I really and truly have nothing to say. I’m considering just writing nothing for the next ten minutes. That is an important action to take, in fact. Every well established writer I’ve listened to talks about the importance of routine. You have to come to the page every day and try to get something–anything–down. Even if what comes out of you is garbage or drivel, at least something is happening.
If only I could instill that kind of dedication in my kids. Don’t get me wrong, they are dedicated to video games and youtube to the point of abject idiocy, but neither are giving them any sort of life advantage or experiences. The skills they learn in Fortnite and Call of Duty are limited at best and don’t expand to the point of any realistic gain. I suppose I could argue they are learning that practice makes perfect, but they are simultaneously learning that practice ought to be fun in order to have any real value and that is simply untrue.
Which brings us back to where I am now: grinding out six more minutes of writing in spite of having no desire to do so.

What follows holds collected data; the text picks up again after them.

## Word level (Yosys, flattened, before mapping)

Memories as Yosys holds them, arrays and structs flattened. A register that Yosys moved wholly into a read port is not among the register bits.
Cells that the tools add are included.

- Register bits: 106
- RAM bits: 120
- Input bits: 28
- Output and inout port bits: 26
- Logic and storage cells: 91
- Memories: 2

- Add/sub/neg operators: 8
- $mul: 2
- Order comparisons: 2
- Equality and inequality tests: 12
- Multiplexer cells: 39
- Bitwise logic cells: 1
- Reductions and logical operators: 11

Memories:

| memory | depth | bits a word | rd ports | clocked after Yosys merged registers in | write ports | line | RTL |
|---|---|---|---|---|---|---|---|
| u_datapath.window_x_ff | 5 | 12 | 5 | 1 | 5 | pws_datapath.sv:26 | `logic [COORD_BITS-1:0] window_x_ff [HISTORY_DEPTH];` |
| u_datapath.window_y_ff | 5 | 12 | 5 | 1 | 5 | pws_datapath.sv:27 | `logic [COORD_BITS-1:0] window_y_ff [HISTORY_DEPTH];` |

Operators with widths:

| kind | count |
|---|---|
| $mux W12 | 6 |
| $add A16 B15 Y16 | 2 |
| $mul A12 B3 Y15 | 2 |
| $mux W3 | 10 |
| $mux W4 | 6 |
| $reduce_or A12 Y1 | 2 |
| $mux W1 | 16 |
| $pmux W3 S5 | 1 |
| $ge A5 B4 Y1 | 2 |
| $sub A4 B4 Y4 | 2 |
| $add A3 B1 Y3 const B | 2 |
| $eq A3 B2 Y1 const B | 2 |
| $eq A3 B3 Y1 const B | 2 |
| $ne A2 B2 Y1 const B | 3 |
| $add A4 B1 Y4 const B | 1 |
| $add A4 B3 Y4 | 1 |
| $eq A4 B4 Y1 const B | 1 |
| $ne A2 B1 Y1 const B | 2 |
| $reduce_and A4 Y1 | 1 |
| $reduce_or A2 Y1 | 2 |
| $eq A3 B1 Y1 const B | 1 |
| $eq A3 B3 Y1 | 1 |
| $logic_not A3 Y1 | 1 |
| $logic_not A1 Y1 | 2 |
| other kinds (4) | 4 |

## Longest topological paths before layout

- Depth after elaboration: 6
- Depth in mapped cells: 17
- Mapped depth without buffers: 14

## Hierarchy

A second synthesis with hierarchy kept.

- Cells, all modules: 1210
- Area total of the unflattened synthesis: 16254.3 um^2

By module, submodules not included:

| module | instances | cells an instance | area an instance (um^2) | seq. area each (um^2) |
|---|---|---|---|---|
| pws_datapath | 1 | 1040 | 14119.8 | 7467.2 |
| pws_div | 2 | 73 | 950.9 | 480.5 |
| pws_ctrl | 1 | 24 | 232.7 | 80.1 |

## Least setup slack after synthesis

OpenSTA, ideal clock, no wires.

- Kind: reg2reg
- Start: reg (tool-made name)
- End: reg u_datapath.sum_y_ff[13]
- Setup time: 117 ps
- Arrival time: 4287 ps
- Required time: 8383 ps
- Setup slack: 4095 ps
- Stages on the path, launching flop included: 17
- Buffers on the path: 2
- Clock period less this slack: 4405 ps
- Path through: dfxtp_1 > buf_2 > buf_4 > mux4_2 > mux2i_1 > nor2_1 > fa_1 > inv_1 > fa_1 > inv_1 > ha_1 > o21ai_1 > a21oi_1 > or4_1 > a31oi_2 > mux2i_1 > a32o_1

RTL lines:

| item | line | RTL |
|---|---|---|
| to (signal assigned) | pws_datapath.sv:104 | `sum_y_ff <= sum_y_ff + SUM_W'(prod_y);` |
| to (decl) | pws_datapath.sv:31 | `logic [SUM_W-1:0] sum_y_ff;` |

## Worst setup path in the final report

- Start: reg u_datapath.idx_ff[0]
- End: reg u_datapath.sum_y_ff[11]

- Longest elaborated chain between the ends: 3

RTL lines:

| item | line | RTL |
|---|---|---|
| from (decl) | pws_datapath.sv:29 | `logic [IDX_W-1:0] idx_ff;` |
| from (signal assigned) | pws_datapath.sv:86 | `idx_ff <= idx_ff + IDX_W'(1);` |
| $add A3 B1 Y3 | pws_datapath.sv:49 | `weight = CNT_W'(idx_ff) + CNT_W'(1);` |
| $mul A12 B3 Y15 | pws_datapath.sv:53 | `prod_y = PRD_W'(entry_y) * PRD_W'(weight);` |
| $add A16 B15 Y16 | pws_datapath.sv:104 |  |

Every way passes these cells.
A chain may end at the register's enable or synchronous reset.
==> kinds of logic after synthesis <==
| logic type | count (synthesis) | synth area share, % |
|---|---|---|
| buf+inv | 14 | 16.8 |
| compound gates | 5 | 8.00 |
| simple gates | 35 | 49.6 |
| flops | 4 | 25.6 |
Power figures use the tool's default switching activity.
### src/sv/two_level_ohlc_bar_aggregator_core.sv
`timescale 1ns / 1ps

// Two-level OHLC bar aggregator.
// The req channel carries one item per handshake: a price bar or a clear request.
// Bars with any price at or below zero are dropped at the input and cause no result.
// Kept bars merge into a first-level bar; after first_window_len bars it is sent on
// the rsp channel with level 0 and merged into a second-level bar, which is sent
// with level 1 after second_window_ratio first-level bars. The last flag marks the
// final result that an item causes.
// Throughput is one item per cycle while the receiver keeps up; an item that
// completes both levels holds the output until both of its results are sent, one
// per level. On the way to rsp a result passes the command queue, the first-level
// stage and the output register; the level 1 result follows the level 0 result.
// When the receiver stalls, results wait in the output register, the back end
// stops, and the four-entry command queue keeps taking items until it fills.
// Reset empties the queue and both accumulators and loads the window registers
// with 60 and 5. The registers sit on the APB port at byte addresses 0 and 4;
// write them only while the block is idle.
module two_level_ohlc_bar_aggregator_core #(
   parameter int QUEUE_DEPTH = ohlcagg_pkg::QUEUE_DEPTH_DEFAULT
) (
   input  logic                                    clock,
   input  logic                                    reset,
   input  logic                                    req_valid,
   output logic                                    req_ready,
   input  ohlcagg_pkg::req_item_type               req_item,
   output logic                                    rsp_valid,
   input  logic                                    rsp_ready,
   output ohlcagg_pkg::rsp_item_type               rsp_item,
   input  logic                                    psel,
   input  logic                                    penable,
   input  logic                                    pwrite,
   input  logic [ohlcagg_pkg::CSR_ADDR_WIDTH-1:0]  paddr,
   input  logic [ohlcagg_pkg::CSR_DATA_WIDTH-1:0]  pwdata,
   output logic [ohlcagg_pkg::CSR_DATA_WIDTH-1:0]  prdata,
   output logic                                    pready
);
   import ohlcagg_pkg::*;

   // Window registers.
   logic [COUNT_WIDTH-1:0] first_window_len_ff, first_window_len_in;
   logic [COUNT_WIDTH-1:0] second_window_ratio_ff, second_window_ratio_in;
   logic                   csr_write;

   // Front to queue, queue to back.
   logic    push;
   logic    queue_ready;
   cmd_type push_cmd;
   logic    cmd_valid;
   cmd_type cmd;
   logic    cmd_pop;

   // The register port never inserts wait states. Only address bit 2 selects a
   // register, so every address maps onto one of the two.
   assign pready    = 1'b1;
   assign csr_write = psel & penable & pwrite;

   always_comb begin
      first_window_len_in    = first_window_len_ff;
      second_window_ratio_in = second_window_ratio_ff;
      if (csr_write) begin
         case (paddr[CSR_INDEX_BIT])
            REG_FIRST_WINDOW_LEN: begin
               first_window_len_in = pwdata[COUNT_WIDTH-1:0];
            end
            REG_SECOND_WINDOW_RATIO: begin
               second_window_ratio_in = pwdata[COUNT_WIDTH-1:0];
            end
            default: begin
               first_window_len_in = first_window_len_ff;
            end
         endcase
      end
   end

   always_comb begin
      case (paddr[CSR_INDEX_BIT])
         REG_FIRST_WINDOW_LEN: begin
            prdata = {{(CSR_DATA_WIDTH - COUNT_WIDTH){1'b0}}, first_window_len_ff};
         end
         REG_SECOND_WINDOW_RATIO: begin
            prdata = {{(CSR_DATA_WIDTH - COUNT_WIDTH){1'b0}}, second_window_ratio_ff};
         end
         default: begin
            prdata = '0;
         end
      endcase
   end

   always_ff @(posedge clock) begin
      if (reset) begin
         first_window_len_ff    <= FIRST_WINDOW_LEN_RESET;
         second_window_ratio_ff <= SECOND_WINDOW_RATIO_RESET;
      end else begin
         first_window_len_ff    <= first_window_len_in;
         second_window_ratio_ff <= second_window_ratio_in;
      end
   end

   // The front end screens items and turns them into queue commands.
   ohlcagg_front u_front (
      .req_item    (req_item),
      .req_valid   (req_valid),
      .req_ready   (req_ready),
      .queue_ready (queue_ready),
      .push        (push),
      .push_cmd    (push_cmd)
   );

   ohlcagg_queue #(
      .DEPTH (QUEUE_DEPTH)
   ) u_queue (
      .clock      (clock),
      .reset      (reset),
      .push       (push),
      .push_cmd   (push_cmd),
      .push_ready (queue_ready),
      .pop_valid  (cmd_valid),
      .pop_cmd    (cmd),
      .pop        (cmd_pop)
   );

   // The back end holds both accumulators and the output register.
   ohlcagg_back u_back (
      .clock               (clock),
      .reset               (reset),
      .first_window_len    (first_window_len_ff),
      .second_window_ratio (second_window_ratio_ff),
      .cmd_valid           (cmd_valid),
      .cmd                 (cmd),
      .cmd_pop             (cmd_pop),
      .rsp_valid           (rsp_valid),
      .rsp_ready           (rsp_ready),
      .rsp_item            (rsp_item)
   );

endmodule
### config.mk
export PLATFORM = sky130hd
export DESIGN_NAME = two_level_ohlc_bar_aggregator_core
export DESIGN_NICKNAME = d
export VERILOG_FILES = /design/src/sv/ohlcagg_pkg.sv /design/src/sv/ohlcagg_front.sv /design/src/sv/ohlcagg_queue.sv /design/src/sv/ohlcagg_back.sv /design/src/sv/two_level_ohlc_bar_aggregator_core.sv
export SDC_FILE = /design/constraint.sdc
export NUM_CORES = 2
export LEC_CHECK = 0
export ABC_AREA = 1
export BUFFER_PORTS_ARGS = -buffer_cell sky130_fd_sc_hd__buf_2
export CAP_MARGIN = 40
export CORE_MARGIN = 5
export CORE_UTILIZATION = 55
export CTS_BUF_LIST = sky130_fd_sc_hd__clkbuf_16
export CTS_CLUSTER_DIAMETER = 200
export DETAILED_ROUTE_END_ITERATION = 8
export PLACE_DENSITY = 0.8
export SLEW_MARGIN = 5
export SYNTH_ARGS = -nofsm -noshare
export SYNTH_HDL_FRONTEND = slang
export SYNTH_HIERARCHICAL = 1
export SYNTH_SLANG_ARGS = --single-unit
export TNS_END_PERCENT = 20
### constraint.sdc
create_clock -name clock -period 18.4 [get_ports clock]
set_clock_uncertainty 0.15 [all_clocks]
set_input_delay 1.84 -clock clock [delete_from_list [all_inputs] [get_ports clock]]
set_output_delay 1.84 -clock clock [all_outputs]
set_load 0.02 [all_outputs]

I am planning to apply for a sabbatical next year. The plan is to write a novel but beyond the novel itself to develop a daily plan for anyone wishing to write a novel or develop a lifestyle around discipline and creation. It ought to be transcribable for business, music, or anything. In essence I’m plotting a way of life. That begins with the central tenet of write no matter what followed by having measured short a long term rewards. What those long term rewards are beyond the work itself is unknown.
Some Thoughts:
- I’m alone in this time zone for now. I don’t like that feeling. I do like the feeling that out there under the same stars is a woman who loves me as much as I, her.